After Washington warns of pullout, Putin formally backs out of obligations under 1987 pact

 

 

Wall Street Journal

 

MOSCOW—President Vladimir Putin formally ordered a suspension of Russia’s obligations under a Cold War-era nuclear treaty with the U.S., his office said Monday, a death knell for the pact that heightens the threat of a new arms race.

The Kremlin said the decision to suspend the agreement was made after the U.S. said it would stop abiding by the pact, the Intermediate-range Nuclear Forces Treaty, which prohibited the possession, production and flight testing of certain short and intermediate-range nuclear missiles.

The statement didn’t acknowledge Washington’s accusations that Russia had broken its obligations under the INF treaty with the testing of its nuclear-capable 9M729 missile. Those accusations have been met by sabre-rattling from Moscow, with Mr. Putin warning that the unraveling of the agreement would lead to a new arms race.

Why a U.S.-Russia Nuclear-Arms Treaty Is on the Brink of Collapse
Why a U.S.-Russia Nuclear-Arms Treaty Is on the Brink of Collapse
In 1987, the U.S. and Russia signed a nuclear-arms treaty banning land-based missiles capable of flying 300 to 3,400 miles. WSJ’s Shelby Holliday explains why the landmark agreement is now on the brink of collapse. Photo Illustration: Laura Kammermann

Russia’s Defense Ministry said earlier this year that work was under way to develop new missile systems, including a hypersonic long-range rocket.

Mr. Putin has threatened that the deployment of any U.S. short or intermediate-range missiles would result in Moscow targeting the U.S. and its military bases and command centers.

An influential weekly news program on Russian state television last month reported that missiles launched from submarines off the U.S. coast could hit targets in less than five minutes.

Russia, however, is unlikely to want to get involved in a long-term race with the U.S. to develop and stockpile nuclear weapons, when Washington has a defense budget many times as large as that of Moscow.

While both countries are relinquishing their INF Treaty obligations, they could still use a non-deployment agreement as a way to prevent an arms race.

Such an agreement could give the U.S. room to give Russia security assurances while deploying closer to China. President Trump has justified suspending the agreement in part in response to China’s large arsenal of short and intermediate-range missiles, which fly between 310 miles and 3,400 miles, the range prohibited by the INF pact.

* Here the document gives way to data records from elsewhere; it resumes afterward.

===== src/rtl/coh_snoop_hub.sv =====
// Coherence snoop hub: broadcasts each initiator request to NPORT peers, merges their MESI and returns one grant.
// Latency: request at t -> snoop at t+1 -> grant one cycle after the last peer answers (min 3). One pending slot; overflow drops and sets err.
module coh_snoop_hub #(
   parameter int NPORT = 2,
   parameter int TMO   = 1023
) (
   input  logic                 clk,
   input  logic                 rst,
   input  logic                 i_coh_lock,
   input  logic [7:0]           i_coh_rqst,
   input  logic [7:0]           i_coh_trsc,
   input  logic [63:0]          i_coh_addr,
   output logic [7:0]           i_coh_resp,
   output logic [7:0]           i_coh_mesi,
   output logic                 i_coh_plock,
   output logic [8*NPORT-1:0]   p_coh_rqst,
   output logic [7:0]           p_coh_trsc,
   output logic [63:0]          p_coh_addr,
   output logic                 p_coh_lock,
   input  logic [8*NPORT-1:0]   p_coh_resp,
   input  logic [8*NPORT-1:0]   p_coh_mesi,
   output logic                 err
);

   localparam int CW = (TMO > 1) ? $clog2(TMO + 1) : 1;

   typedef enum logic [1:0] {S_IDLE, S_SNOOP, S_WAIT, S_GRANT} state_t;

   state_t            state, state_nxt;
   logic [7:0]        cur_id, cur_id_nxt;
   logic [7:0]        cur_trsc, cur_trsc_nxt;
   logic [63:0]       cur_addr, cur_addr_nxt;
   logic              pnd_vld, pnd_vld_nxt;
   logic [7:0]        pnd_id, pnd_id_nxt;
   logic [7:0]        pnd_trsc, pnd_trsc_nxt;
   logic [63:0]       pnd_addr, pnd_addr_nxt;
   logic [NPORT-1:0]  done, done_nxt;
   logic [NPORT-1:0]  hit;
   logic [7:0]        hit_mesi;
   logic [7:0]        mesi, mesi_nxt;
   logic [CW-1:0]     cnt, cnt_nxt;
   logic              err_q, err_nxt;
   logic              new_req;

   assign new_req = |i_coh_rqst;

   // A peer counts as done only when it echoes the id of the request in flight.
   always_comb begin
      hit      = '0;
      hit_mesi = 8'd0;
      for (int k = 0; k < NPORT; k++) begin
         hit[k] = (p_coh_resp[8*k +: 8] == cur_id);
         if (hit[k]) hit_mesi = hit_mesi | p_coh_mesi[8*k +: 8];
      end
   end

   always_ff @(posedge clk) begin
      if (rst) begin
         state    <= S_IDLE;
         cur_id   <= 8'd0;
         cur_trsc <= 8'd0;
         cur_addr <= 64'd0;
         pnd_vld  <= 1'b0;
         pnd_id   <= 8'd0;
         pnd_trsc <= 8'd0;
         pnd_addr <= 64'd0;
         done     <= '0;
         mesi     <= 8'd0;
         cnt      <= '0;
         err_q    <= 1'b0;
      end else begin
         state    <= state_nxt;
         cur_id   <= cur_id_nxt;
         cur_trsc <= cur_trsc_nxt;
         cur_addr <= cur_addr_nxt;
         pnd_vld  <= pnd_vld_nxt;
         pnd_id   <= pnd_id_nxt;
         pnd_trsc <= pnd_trsc_nxt;
         pnd_addr <= pnd_addr_nxt;
         done     <= done_nxt;
         mesi     <= mesi_nxt;
         cnt      <= cnt_nxt;
         err_q    <= err_nxt;
      end
   end

   always_comb begin
      state_nxt    = state;
      cur_id_nxt   = cur_id;
      cur_trsc_nxt = cur_trsc;
      cur_addr_nxt = cur_addr;
      pnd_vld_nxt  = pnd_vld;
      pnd_id_nxt   = pnd_id;
      pnd_trsc_nxt = pnd_trsc;
      pnd_addr_nxt = pnd_addr;
      done_nxt     = done;
      mesi_nxt     = mesi;
      cnt_nxt      = cnt;
      err_nxt      = err_q;

      case (state)
         S_IDLE: begin
            if (pnd_vld) begin
               cur_id_nxt   = pnd_id;
               cur_trsc_nxt = pnd_trsc;
               cur_addr_nxt = pnd_addr;
               pnd_vld_nxt  = 1'b0;
               state_nxt    = S_SNOOP;
            end else if (new_req) begin
               cur_id_nxt   = i_coh_rqst;
               cur_trsc_nxt = i_coh_trsc;
               cur_addr_nxt = i_coh_addr;
               state_nxt    = S_SNOOP;
            end
         end
         S_SNOOP: begin
            done_nxt  = '0;
            mesi_nxt  = 8'd0;
            cnt_nxt   = '0;
            state_nxt = S_WAIT;
         end
         S_WAIT: begin
            done_nxt = done | hit;
            mesi_nxt = mesi | hit_mesi;
            cnt_nxt  = cnt + CW'(1);
            if (&done_nxt) begin
               state_nxt = S_GRANT;
            end else if ((TMO != 0) && (cnt_nxt == CW'(TMO))) begin
               err_nxt   = 1'b1;
               state_nxt = S_GRANT;
            end
         end
         S_GRANT: state_nxt = S_IDLE;
         default: state_nxt = S_IDLE;
      endcase

      // A request not taken directly by an idle FSM goes to the slot; in IDLE the slot is drained this cycle.
      if (new_req && !(state == S_IDLE && !pnd_vld)) begin
         if (state != S_IDLE && pnd_vld) begin
            err_nxt = 1'b1;
         end else begin
            pnd_vld_nxt  = 1'b1;
            pnd_id_nxt   = i_coh_rqst;
            pnd_trsc_nxt = i_coh_trsc;
            pnd_addr_nxt = i_coh_addr;
         end
      end
   end

   assign i_coh_resp  = (state == S_GRANT) ? cur_id : 8'd0;
   assign i_coh_mesi  = (state == S_GRANT) ? mesi : 8'd0;
   assign i_coh_plock = 1'b0;
   assign p_coh_rqst  = (state == S_SNOOP) ? {NPORT{cur_id}} : '0;
   assign p_coh_trsc  = (state != S_IDLE) ? cur_trsc : 8'd0;
   assign p_coh_addr  = (state != S_IDLE) ? cur_addr : 64'd0;
   assign p_coh_lock  = i_coh_lock;
   assign err         = err_q;

endmodule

The treaty, signed in 1987 by President Ronald Reagan and Soviet leader Mikhail Gorbachev, was seen as one of the landmark agreements that sealed the end of the Cold War. Nearly 2,700 American and Russian missiles were destroyed under the accord, which applies to missiles based on land rather than those fired by aircraft or based at sea.

At the heart of the U.S. objections to the 9M729 were allegations from Washington that the missile has been tested from a fixed launcher to a distance of beyond 310 miles.